Of course you can (defend the view, that is; on the other hand, no you probably generally cannot reasonably force another to agree with you). What one can do, in short, is offer reasons that support the view. And there is absolutely no reason to think this defense will contradict the contents of evolutionary theory because, as I have said already, evolutionary theory has no prescriptive entailments. Do your best to show me how evolutionary theory itself has prescriptive entailments, and I will show you how you are either making a fallacy of the is-ought variety or simply importing extraneous prescriptive premises. It's just unbelievable how readily theists try to foist this fallacy on the atheist evolutionist. I was reading a published account written by WL Craig in which he consistently employs textbook examples of the naturalistic fallacy in reference to evolution in order to reach his conclusion that "absolute" morals are not possible in the absence of God.

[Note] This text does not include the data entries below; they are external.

--- config.mk ---
export PLATFORM = sky130hd
export DESIGN_NAME = vga_stream_driver
export DESIGN_NICKNAME = d
export VERILOG_FILES = /design/src/rtl/vga_stream_driver.sv
export SDC_FILE = /design/constraint.sdc
export NUM_CORES = 1
export LEC_CHECK = 0
export ABC_AREA = 1
export BUFFER_PORTS_ARGS = -buffer_cell sky130_fd_sc_hd__buf_2
export CAP_MARGIN = 20
export CORE_MARGIN = 8
export CORE_UTILIZATION = 52
export CTS_CLUSTER_DIAMETER = 60
export DETAILED_ROUTE_END_ITERATION = 12
export HOLD_SLACK_MARGIN = 0.05
export PLACE_DENSITY_LB_ADDON = 0.3
export SLEW_MARGIN = 20
export SYNTH_ARGS = -nofsm -noshare
export SYNTH_HDL_FRONTEND = slang
export SYNTH_SLANG_ARGS = --single-unit
--- constraint.sdc ---
create_clock -name clk_pix -period 3.7 [get_ports clk_pix]
set_input_delay 0.185 -clock clk_pix [delete_from_list [all_inputs] [get_ports clk_pix]]
set_output_delay 0.185 -clock clk_pix [all_outputs]
set_load 0.01 [all_outputs]
$ cat config.mk
export PLATFORM = sky130hd
export DESIGN_NAME = ip_multi_arbiter
export DESIGN_NICKNAME = d
export VERILOG_FILES = /design/src/rtl/ip_arb_pkg.sv /design/src/rtl/ip_multi_arbiter_rr_picker.sv /design/src/rtl/ip_multi_arbiter.sv
export SDC_FILE = /design/constraint.sdc
export NUM_CORES = 1
export LEC_CHECK = 0
export ABC_AREA = 1
export BUFFER_PORTS_ARGS = -buffer_cell sky130_fd_sc_hd__buf_2
export CAP_MARGIN = 20
export CORE_UTILIZATION = 30
export CTS_CLUSTER_SIZE = 40
export DETAILED_ROUTE_END_ITERATION = 8
export SLEW_MARGIN = 40
export SYNTH_ARGS = -nofsm -noshare
export SYNTH_HDL_FRONTEND = slang
export SYNTH_SLANG_ARGS = --single-unit
$ cat constraint.sdc
create_clock -name clk -period 3.87 [get_ports clk]
set_clock_uncertainty 0.15 [all_clocks]
set_input_delay 0.387 -clock clk [delete_from_list [all_inputs] [get_ports clk]]
set_output_delay 0.387 -clock clk [all_outputs]
set_load 0.01 [all_outputs]
$ cat src/rtl/ip_arb_pkg.sv
// rtl/ip_arb_pkg.sv - shared types and constants for the multi-slave burst arbiter
package ip_arb_pkg;

    typedef enum logic [1:0] {
        IDLE       = 2'd0,
        XFER       = 2'd1,
        WAIT_CMPLT = 2'd2
    } arb_state_t;

    localparam logic [1:0] MODE_RSVD = 2'b11;

    // Index width for n channels; never narrower than one bit.
    function automatic int src_w(input int n);
        return (n > 1) ? $clog2(n) : 1;
    endfunction

endpackage

$ cat src/rtl/ip_multi_arbiter_rr_picker.sv
// rtl/ip_multi_arbiter_rr_picker.sv - combinational round-robin picker starting at rr_ptr
module rr_picker
    import ip_arb_pkg::*;
#(
    parameter  int NUM_SLV = 4,
    localparam int SRC_W   = src_w(NUM_SLV)
) (
    input  logic [NUM_SLV-1:0] elig,
    input  logic [SRC_W-1:0]   rr_ptr,
    output logic [SRC_W-1:0]   grant,
    output logic               any
);

    logic [2*NUM_SLV-1:0] elig2;
    logic [NUM_SLV-1:0]   rot;
    int                   sum;

    // Rotate the request vector so that bit 0 is the channel at rr_ptr.
    assign elig2 = {elig, elig};
    assign rot   = NUM_SLV'(elig2 >> rr_ptr);

    // Lowest set bit of the rotated vector wins; map it back to a channel index.
    always_comb begin
        grant = '0;
        any   = 1'b0;
        sum   = 0;
        for (int i = NUM_SLV - 1; i >= 0; i--) begin
            if (rot[i]) begin
                sum = int'(rr_ptr) + i;
                any = 1'b1;
            end
        end
        if (sum >= NUM_SLV) begin
            sum = sum - NUM_SLV;
        end
        grant = SRC_W'(sum);
    end

endmodule

$ cat src/rtl/ip_multi_arbiter.sv
// rtl/ip_multi_arbiter.sv - N-slave round-robin burst arbiter feeding the processing pipeline
module ip_multi_arbiter
    import ip_arb_pkg::*;
#(
    parameter  int NUM_SLV = 4,
    parameter  int DW      = 32,
    parameter  int CNT_W   = 8,
    localparam int SRC_W   = src_w(NUM_SLV)
) (
    input  logic                          clk,
    input  logic                          rst,
    input  logic [NUM_SLV-1:0][1:0]       slv_mode,
    input  logic [NUM_SLV-1:0]            slv_data_valid,
    input  logic [NUM_SLV-1:0][CNT_W-1:0] slv_proc_valid,
    input  logic [NUM_SLV-1:0][DW-1:0]    slv_data,
    output logic [NUM_SLV-1:0]            slv_ready,
    input  logic                          fifo_full,
    input  logic                          proc_cmplt,
    output logic [1:0]                    slvx_mode,
    output logic [CNT_W-1:0]              slvx_proc_val,
    output logic                          slvx_data_valid,
    output logic [DW-1:0]                 slvx_data,
    output logic [SRC_W-1:0]              data_source,
    output logic                          mstr0_cmplt
);

    arb_state_t         state;
    logic [SRC_W-1:0]   rr_ptr;
    logic [CNT_W-1:0]   beat_cnt;
    logic [NUM_SLV-1:0] elig;
    logic [SRC_W-1:0]   pick_idx;
    logic               pick_any;
    logic               accept;

    // A slave may only compete with a live request, a non-empty burst and a usable mode.
    always_comb begin
        elig = '0;
        for (int i = 0; i < NUM_SLV; i++) begin
            elig[i] = slv_data_valid[i] && (slv_proc_valid[i] != '0) && (slv_mode[i] != MODE_RSVD);
        end
    end

    rr_picker #(
        .NUM_SLV (NUM_SLV)
    ) u_picker (
        .elig   (elig),
        .rr_ptr (rr_ptr),
        .grant  (pick_idx),
        .any    (pick_any)
    );

    // Ready goes only to the granted slave, and drops in the same cycle the FIFO fills.
    always_comb begin
        slv_ready = '0;
        if (state == XFER && !fifo_full) begin
            slv_ready[data_source] = 1'b1;
        end
    end

    assign accept = (state == XFER) && !fifo_full && slv_data_valid[data_source];

    // Grant FSM with beat counter and registered outputs toward the processing module.
    always_ff @(posedge clk or posedge rst) begin
        if (rst) begin
            state           <= IDLE;
            rr_ptr          <= '0;
            beat_cnt        <= '0;
            data_source     <= '0;
            slvx_mode       <= '0;
            slvx_proc_val   <= '0;
            slvx_data_valid <= 1'b0;
            slvx_data       <= '0;
            mstr0_cmplt     <= 1'b0;
        end else begin
            slvx_data_valid <= 1'b0;
            mstr0_cmplt     <= 1'b0;
            case (state)
                IDLE: begin
                    if (pick_any) begin
                        data_source   <= pick_idx;
                        slvx_mode     <= slv_mode[pick_idx];
                        slvx_proc_val <= slv_proc_valid[pick_idx];
                        beat_cnt      <= slv_proc_valid[pick_idx];
                        state         <= XFER;
                    end
                end
                XFER: begin
                    if (accept) begin
                        slvx_data_valid <= 1'b1;
                        slvx_data       <= slv_data[data_source];
                        beat_cnt        <= beat_cnt - CNT_W'(1);
                        if (beat_cnt == CNT_W'(1)) begin
                            state <= WAIT_CMPLT;
                        end
                    end
                end
                WAIT_CMPLT: begin
                    if (proc_cmplt) begin
                        mstr0_cmplt <= 1'b1;
                        rr_ptr      <= (data_source == SRC_W'(NUM_SLV - 1)) ? '0 : data_source + SRC_W'(1);
                        state       <= IDLE;
                    end
                end
                default: state <= IDLE;
            endcase
        end
    end

endmodule

==> results_dict.tcl, run 1 <==
set metrics [dict create \
    die_x_microns 121.9 \
    synthAdderAreaFrac_pct 1.742 \
    setup_viol 0 \
    final_nets 1043 \
    synth_cell_type_count 34 \
    r2r_setup_slack_ns 1.25 \
    wl_microns 14650 \
    async_reset_ff_share_pct 100.0 \
    finalCritPeriodShare_pct 67.66 \
    synthesis.nets 835 \
    clockBufferDepth 2 \
    netlist_area_sq_um 4309 \
    timing.slew.headroom_pct 52.60 \
    synth-simple-area-share_pct 37.46 \
    synthFlopType "dfrtp_1" \
    finalPower_uw 4880 \
    tightest_slew_ns 0.7109 \
    synth_area_leaders "dfrtp_1 34%, nor2_1 16%, o21ai_0 8.2%" \
    synth-xor-area-share_pct 0.8130 \
    n_fill_cell 1497 \
    drt_iter0_drc 296 \
    hp-class "in2reg" \
    cts.htree.levels 3 \
    clock_latency_ns 0.32 \
    critical_path_class "reg2reg" \
    grt_overflow 0 \
    vias 4901 \
    status "complete, no violations" \
    layout_common_cells "225 x buf_2, 189 x nor2_1, 82 x nand2_1" \
    dpl.hpwl_microns 11330 \
    whs_endpoint "slvx_data[7]" \
    layout-drive-gt1-share_pct 35.10 \
    antenna_left 0 \
    holdPathStages 3 \
    critPathRequiredTime_ns 3.96 \
    rr_startpoint "state[0]" \
    cts_buffers 9 \
    io_pins 226 \
    io_buffers 225 \
    clkSinkCount 58 \
    synth-seq-cells 58 \
    post_cts_buffers 0 \
    grt_pass1_vias 4593 \
    via_per_inst 4.681 \
    grt_max_degree 70 \
    p_per_area_nw_per_um2 834.1 \
    fin_crit_ns 2.618 \
    synth_top_family_by_area "simple AND/OR/NAND/NOR gates" \
    netlist.area_leader.share_pct 33.68 \
    synth_compound_area_share_pct 16.64 \
    cellLeakagePower_uw 0.003033 \
    root_buffer "clkbuf_16" \
    ys_warn_count 0 \
    yosysSeqAreaShare_pct 33.68 \
    timing.fmax_ghz 0.3819 \
    area_growth_pct 35.77 \
    coreArea_sq_um 13930 \
    drcViolationCount 0 \
    final_common_cell "buf_2" \
    grt_usage_pct 20.12 \
    avgSynthCellArea_sq_um 6.599 \
    grt_pass1_wl_microns 23070 \
    maxCapViolCount 0 \
    rows 43 \
    synth_top_cell_by_area "dfrtp_1" \
    fin_util_pct 41.99 \
    die-area_sq_um 14850 \
    floorplan.initialDensity_pct 30.92 \
    cp_max_fo 39 \
    cp-end-kind "register" \
    r2r_cells 9 \
    peakVddDrop_uv 266.6 \
    final-hold-violation-count 0 \
    syn_inst 653 \
    start_kind "register" \
    clkTransAtPathRegs_ns 0.05 \
    arrival_ns 2.71 \
    routedWlPerCell_microns 13.99 \
    rsz0062_at_grt "false" \
    grt_antenna_before_repair 1 \
    synthMuxAreaShare_pct 0 \
    r2r-end "slvx_data[3]" \
    gp_congestion 0.8810 \
    cts_tree "done" \
    slew_viol_final 0 \
    fin_tns_setup_ns 0 \
    hp-start "slv_data[103]" \
    drtPass1Iterations 4 \
    synth_edf_count 0 \
    die_h_microns 121.9 \
]
registers in the layout, summed over array words and instances (netlist names):
register         cells
state                2
slvx_proc_val        8
rr_ptr               2
slvx_mode            2
mstr0_cmplt          1
beat_cnt             8
data_source          2
slvx_data_valid      1
slvx_data           32
worst max-delay path by stage:
stage,end,startpoint
after floorplan,slv_ready[0],data_source[0]
after detailed placement,slvx_data[21],state[0]
after global routing,beat_cnt[0],data_source[0]
final,slvx_data[3],state[0]
after CTS,slvx_data[3],state[0]
after global placement,beat_cnt[4],data_source[0]
where the power goes:
| group | internal [uW] | switching, uW | leakage, uW | total, uW |
|---|---|---|---|---|
| registers | 918 | 240 | 0.000666 | 1160 |
| clock network | 549 | 279 | 0.000159 | 829 |
| logic | 1000 | 1890 | 0.00221 | 2890 |
| total | 2470 | 2410 | 0.00303 | 4880 |
area by class of cell:
class | count | area, sq um | share of cell area [%]
diodes | 1 | 2.502 | 0.04277
well taps | 180 | 225.2 | 3.849
flip-flops and latches | 58 | 1453 | 24.83
multi-input cells | 500 | 2441 | 41.72
clock inverters | 4 | 48.80 | 0.8340
inverters | 60 | 232.7 | 3.978
repair buffers | 232 | 1181 | 20.19
clock buffers | 12 | 266.5 | 4.555
metrics by stage:
step	hold slack, ns	area [sq um]	worst slack [ns]	instances
6_report	0.2417	5851	1.252	1047
5_1_grt	0.2440	5848	0.9522	1046
4_1_cts	0.2345	5848	1.231	1046
3_5_place_dp	0.3265	5523	1.229	1029
3_3_place_gp	0.3365	5520	1.290	1029
2_1_floorplan	0.3208	4309	1.844	653
per-layer routing:
layer | part of all wire [%] | GRT usage [%] | up-vias
li1 | - | - | 2539
met1 | 44 | 25.17 | 2169
met2 | 48 | 34.32 | 178
met3 | 6.3 | 4.775 | 15
met4 | 1.8 | 5.556 | 0
met5 | 0 | 0 | -
logic make-up after synthesis:
group | count (synthesis)
buf+inv | 95
fa+ha+maj | 6
simple gates | 363
xor+xnor | 4
compound gates | 127
flops | 58
synth_stat cells (2+ instances only):
| cell type | instances |
|---|---|
| nor2_1 | 189 |
| nand2_1 | 82 |
| o21ai_0 | 71 |
| dfrtp_1 | 58 |
| nand3_1 | 56 |
| a31oi_1 | 40 |
| inv_1 | 40 |
| inv_2 | 17 |
| clkbuf_1 | 14 |
| a21oi_1 | 11 |
| nand3_2 | 11 |
| nand2_2 | 10 |
| buf_2 | 7 |
| buf_1 | 6 |
| buf_4 | 6 |
| ha_1 | 6 |
| nand2_4 | 4 |
| nor2_2 | 3 |
| xor2_1 | 3 |
| inv_4 | 2 |
| nand3_4 | 2 |
| nor3_1 | 2 |
| or2_2 | 2 |
timing repair:
action | CTS | global route
hold endpoints to repair | 38 | 0
hold buffers | 1 | 0
resized for setup | 0 | 0
critical path, stage by stage (launching register included):
cell     delay [ns]
dfrtp_1        0.41
inv_1          0.10
nor2_2         0.29
inv_1          0.27
nor2_1         0.19
nand2_1        0.08
inv_2          0.37
buf_4          0.44
nor2_1         0.07
a31oi_1        0.15
Note: power is estimated with default switching activity, not from simulation.
==> run 2: changes to the inputs <==
ABC_AREA = 0   (was 1)
clock period = 2.5 ns   (was 3.87 ns; I/O delays follow)
==> results_dict.tcl, run 2 <==
set metrics [dict create \
    root_buffer "clkbuf_16" \
    grt_pass1_vias 3658 \
    die_x_microns 115.5 \
    drt_iter0_drc 144 \
    synthTopCellsByCount "119 x nand2_1, 58 x dfrtp_1, 33 x mux4_2, 18 x mux2i_1, 14 x o221ai_1" \
    clkSinkCount 58 \
    r2r_cells 8 \
    wl_microns 12360 \
    layout_common_cells "225 x buf_2, 119 x nand2_1, 57 x dfrtp_1" \
    clkTransAtPathRegs_ns 0.06 \
    dpl.hpwl_microns 9990 \
    gp_congestion 0.8930 \
    n_fill_cell 1211 \
    tightest_slew_ns 0.4724 \
    vias 3870 \
    hp-start "slv_mode[2]" \
    critical_path_class "reg2reg" \
    clock_latency_ns 0.33 \
    via_per_inst 4.930 \
    floorplan.initialDensity_pct 30.75 \
    timing.fmax_ghz 0.4386 \
    die-area_sq_um 13340 \
    n_antenna_cell 0 \
    grt_overflow 0 \
    start_kind "register" \
    io_buffers 225 \
    final-seq-area_sq_um 1453 \
    hold_slack_ns 0.1203 \
    avgSynthCellArea_sq_um 10.47 \
    reg_top3 "slvx_data: 32 flops, beat_cnt: 8 flops, slvx_proc_val: 8 flops" \
    cellLeakagePower_uw 0.002830 \
    syn_inst 369 \
    top_register "slvx_data" \
    setup_viol 0 \
    grt_max_degree 59 \
    routedWlPerCell_microns 15.74 \
    synth-seq-cells 58 \
    drtPass1Iterations 4 \
    final_nets 790 \
    drcViolationCount 0 \
    arrival_ns 2.33 \
    rows 41 \
    antenna_left 0 \
    holdPathStages 3 \
    cts_tree "done" \
    r2r_setup_slack_ns 0.22 \
    largest_reg_flops 32 \
    yosysSeqAreaShare_pct 37.55 \
    whs_endpoint "slvx_mode[0]" \
    critPathRequiredTime_ns 2.55 \
    synth.most_common_cell "nand2_1" \
    final-hold-violation-count 0 \
    rsz0062_at_grt "false" \
    cp_max_fo 3 \
    maxCapViolCount 0 \
    grt_pass1_wl_microns 18770 \
    cp-end-kind "register" \
    synth_top_cell_by_area "dfrtp_1" \
    finalCritPeriodShare_pct 91.20 \
    final_common_cell "buf_2" \
    area_growth_pct 46.00 \
    ys_warn_count 0 \
    slew_viol_final 0 \
    finalPower_uw 5279 \
    timing.slew.headroom_pct 68.51 \
    synthesis.nets 551 \
    multi_input_area_sq_um 2278 \
    synth_edf_count 0 \
    grt_antenna_before_repair 0 \
    fin_crit_ns 2.280 \
    layout-drive-gt1-share_pct 51.88 \
    netlist_area_sq_um 3865 \
    synthFlopType "dfrtp_1" \
    fin_util_pct 44.90 \
    p_per_area_nw_per_um2 935.6 \
    coreArea_sq_um 12570 \
    clockBufferDepth 2 \
    io_pins 226 \
    hp-class "in2reg" \
    die_h_microns 115.5 \
    status "complete, no violations" \
    cts.htree.levels 3 \
    cts_buffers 9 \
    ctsResizeCount 0 \
    synth_area_leaders "dfrtp_1 38%, mux4_2 19%, nand2_1 12%" \
    netlist.area_leader.share_pct 37.55 \
    synth_cell_type_count 52 \
    r2r-end "beat_cnt[6]" \
    peakVddDrop_uv 350.8 \
    async_reset_ff_share_pct 100.0 \
    rr_startpoint "beat_cnt[0]" \
    grt_usage_pct 18.69 \
]
[run 2: final cells by class]
type	count	share of cell area, %
clock buffer	11	4.302
clock inverter	5	0.9756
inverter	10	0.6652
multi-input combinational	280	40.38
sequential	58	25.74
tap	172	3.814
timing repair buffer	249	24.12
[run 2: worst max-delay path, cell delays in order (launching register included)]
cell      delay, ns
dfrtp_1        0.43
inv_1          0.11
ha_1           0.20
or3b_2         0.48
nor3_1         0.22
nor3_1         0.07
a31oi_1        0.13
o21ai_0        0.09
a221oi_1       0.27
[run 2: repair_timing]
item / in CTS / in global routing
hold buffers: 2 / 0
buffers inserted: 0 / 0
hold endpoints to repair: 59 / 0
[run 2: worst max-delay path by stage]
stage	startpoint	end
after detailed placement	slv_proc_valid[28]	beat_cnt[6]
after global placement	slv_proc_valid[28]	beat_cnt[6]
final	beat_cnt[0]	beat_cnt[6]
after global routing	beat_cnt[0]	beat_cnt[6]
after CTS	beat_cnt[0]	beat_cnt[6]
after floorplan	slv_proc_valid[4]	beat_cnt[0]
[run 2: logic make-up (layout without fill, tap and decap cells)]
family / count (synthesis) / in the layout / share of synthesized area [%]
simple gates: 160 / 160 / 18.52
compound gates: 62 / 62 / 14.31
flops: 58 / 58 / 37.55
mux: 52 / 52 / 24.18
buf+inv: 31 / 275 / 3.496
fa+ha+maj: 6 / 6 / 1.942
[run 2: where the power goes]
part | internal, uW | total (uW) | switching (uW) | leakage (uW)
clock | 794 | 1220 | 431 | 0.000142
combinational | 1190 | 2450 | 1250 | 0.00198
sequential | 1350 | 1610 | 257 | 0.000712
[run 2: per-stage QoR]
stage                TNS, ns  instances  setup WS, ns  cell area, sq um
floorplan                  0        369        0.2679              3865
global placement    -0.02303        767      -0.02303              5325
detailed placement  -0.05081        767      -0.05081              5325
CTS                        0        785        0.2548              5643
global route               0        785       0.07032              5643
finish                     0        785        0.2201              5643
[run 2: layer usage]
layer	track usage [%]	up-vias	share of wire, %	wire (microns)
met5	0	-	0	0
met4	6.407	0	0.86	106
met3	3.923	8	5.9	730
met2	32.30	169	51	6322
met1	23.15	1846	42	5196
li1	-	1847	-	-
==> run 3: changes to the inputs <==
RECOVER_POWER = 25   (was not set)
==> results_dict.tcl, run 3 (synthesis results as in run 2) <==
set metrics [dict create \
    final_nets 790 \
    final-hold-violation-count 0 \
    grt_usage_pct 18.69 \
    startpoint "beat_cnt[0]" \
    drtPass1Iterations 4 \
    clock_latency_ns 0.33 \
    clkSinkCount 58 \
    grt_pass1_wl_microns 18770 \
    clockBufferDepth 2 \
    clkTransAtPathRegs_ns 0.06 \
    antenna_left 0 \
    gp_congestion 0.8930 \
    cp_max_fo 3 \
    rr_startpoint "beat_cnt[0]" \
    fin_crit_ns 2.268 \
    io_pins 226 \
    die_h_microns 115.5 \
    finalCritPeriodShare_pct 90.74 \
    grt_max_degree 59 \
    die-area_sq_um 13340 \
    r2r_cells 8 \
    via_per_inst 4.925 \
    floorplan.initialDensity_pct 30.75 \
    grt_antenna_before_repair 0 \
    final_common_cell "buf_2" \
    io_buffers 225 \
    post_cts_buffers 0 \
    tightest_slew_ns 1.472 \
    fin_util_pct 44.78 \
    root_buffer "clkbuf_16" \
    hp-class "in2reg" \
    drt_iter0_drc 151 \
    drcViolationCount 0 \
    status "complete, no violations" \
    cts.htree.levels 3 \
    n_antenna_cell 0 \
    maxCapViolCount 0 \
    r2r-end "beat_cnt[6]" \
    wl_microns 12340 \
    cellLeakagePower_uw 0.002825 \
    timing.slew.headroom_pct 1.891 \
    vias 3866 \
    p_per_area_nw_per_um2 937.3 \
    rows 41 \
    layout_common_cells "225 x buf_2, 119 x nand2_1, 57 x dfrtp_1" \
    timing.fmax_ghz 0.4408 \
    peakVddDrop_uv 350.9 \
    setup_viol 0 \
    rsz0062_at_grt "false" \
    slew_viol_final 0 \
    die_x_microns 115.5 \
    crit_path_end "beat_cnt[6]" \
    area_growth_pct 45.61 \
    arrival_ns 2.32 \
    cp-end-kind "register" \
    grt_overflow 0 \
    dpl.hpwl_microns 9990 \
    critPathRequiredTime_ns 2.55 \
    largest_reg_flops 32 \
    layout-drive-gt1-share_pct 51.88 \
    top_register "slvx_data" \
    routedWlPerCell_microns 15.72 \
    cts_tree "done" \
    r2r_setup_slack_ns 0.23 \
    hold_slack_ns 0.1210 \
    cts_buffers 9 \
    start_kind "register" \
    reg_top3 "slvx_data: 32 flops, beat_cnt: 8 flops, slvx_proc_val: 8 flops" \
    grt_pass1_vias 3658 \
    coreArea_sq_um 12570 \
    critical_path_class "reg2reg" \
]
## run 3: per-stage QoR
stage                     cells  setup slack [ns]  cell area [sq um]  total power [uW]   TNS, ns
after floorplan             369            0.2679               3865              3176         0
after global placement      767          -0.02303               5325              4058  -0.02303
after detailed placement    767          -0.05081               5325              4094  -0.05081
after CTS                   785            0.2548               5643              5352         0
after global routing        785           0.04382               5628              5680         0
final                       785            0.2315               5628              5275         0
## run 3: worst min path at each step
stage                      startpoint  depth (start not counted)       endpoint
after floorplan            proc_cmplt                          1       state[1]
after global placement            rst                          3  slvx_data[10]
after detailed placement          rst                          3  slvx_data[31]
after CTS                 slv_mode[2]                          3   slvx_mode[0]
after global routing      slv_mode[2]                          3   slvx_mode[0]
final                     slv_mode[2]                          3   slvx_mode[0]
## run 3: worst max-delay path, cell delays in order (launching register included)
cell and delay (ns):
dfrtp_1 0.42, inv_1 0.11, ha_1 0.19, or3b_2 0.48, nor3_1 0.22, nor3_1 0.07
a31oi_1 0.13, o21ai_0 0.10, a221oi_1 0.27
## run 3: what timing repair did
item | CTS | global route
hold endpoints to repair | 59 | 0
hold buffers | 2 | 0
resized for setup | 0 | 0
## run 3: where the power goes
group | switching, uW | total [uW] | internal, uW
Sequential | 256 | 1610 | 1350
Clock | 430 | 1220 | 794
Combinational | 1250 | 2440 | 1190
## run 3: per-layer routing
| layer | vias up | global-route usage [%] | share of wire (%) |
|---|---|---|---|
| li1 | 1847 | - | - |
| met1 | 1847 | 23.15 | 42 |
| met2 | 165 | 32.30 | 51 |
| met3 | 7 | 3.923 | 5.7 |
| met4 | 0 | 6.407 | 0.79 |
| met5 | - | 0 | 0 |
## run 3: layout make-up
class                           count  area, sq um
Clock buffer                       11        242.7
Timing Repair Buffer              249         1346
Multi-Input combinational cell    280         2278
Clock inverter                      5        55.05
Fill cell                        1213         6940
Tap cell                          172        215.2
Sequential cell                    58         1453
Inverter                           10        37.54
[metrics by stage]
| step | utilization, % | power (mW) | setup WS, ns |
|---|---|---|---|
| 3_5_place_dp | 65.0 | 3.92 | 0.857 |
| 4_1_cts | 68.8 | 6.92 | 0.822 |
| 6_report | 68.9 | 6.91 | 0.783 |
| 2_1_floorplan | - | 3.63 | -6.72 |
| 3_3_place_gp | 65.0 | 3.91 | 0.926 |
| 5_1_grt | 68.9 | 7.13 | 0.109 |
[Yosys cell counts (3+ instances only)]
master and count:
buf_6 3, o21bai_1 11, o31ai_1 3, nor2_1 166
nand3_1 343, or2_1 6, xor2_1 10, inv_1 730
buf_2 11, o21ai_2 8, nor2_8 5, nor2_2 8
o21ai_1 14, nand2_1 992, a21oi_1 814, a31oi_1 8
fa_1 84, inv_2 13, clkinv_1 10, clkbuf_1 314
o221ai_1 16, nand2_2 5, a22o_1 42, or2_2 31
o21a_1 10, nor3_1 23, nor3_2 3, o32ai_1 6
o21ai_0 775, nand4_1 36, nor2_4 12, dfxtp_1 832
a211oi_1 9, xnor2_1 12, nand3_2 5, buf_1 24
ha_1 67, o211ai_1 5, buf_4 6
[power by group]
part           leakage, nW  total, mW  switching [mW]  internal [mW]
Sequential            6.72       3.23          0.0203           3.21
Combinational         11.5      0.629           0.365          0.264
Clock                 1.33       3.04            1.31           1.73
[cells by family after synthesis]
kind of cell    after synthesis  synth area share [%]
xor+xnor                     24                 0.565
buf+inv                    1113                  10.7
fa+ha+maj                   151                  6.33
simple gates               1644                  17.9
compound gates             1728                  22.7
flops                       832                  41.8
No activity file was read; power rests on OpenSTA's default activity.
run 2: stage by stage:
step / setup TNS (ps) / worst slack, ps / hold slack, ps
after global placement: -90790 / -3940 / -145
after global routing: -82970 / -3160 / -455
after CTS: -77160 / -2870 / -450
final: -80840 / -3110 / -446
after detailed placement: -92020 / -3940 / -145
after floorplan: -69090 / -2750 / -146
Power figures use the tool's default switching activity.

And this is a man who is supposed to be a Professor of Philosophy, for Chrissakes!

The
term moral fact requires something to lift the fact beyond opinoin
and if we cannot do that, we do not have moral facts, there has
got to be some sort of truth or authority that makes a moral fact
something greater than a moral opinion.


Again, secular folks have recourse to many accounts that entail that it doesn't just boil down to a matter of opinion. Why don't you familiarize yourself with some of them such that you can evaluate their actual merits?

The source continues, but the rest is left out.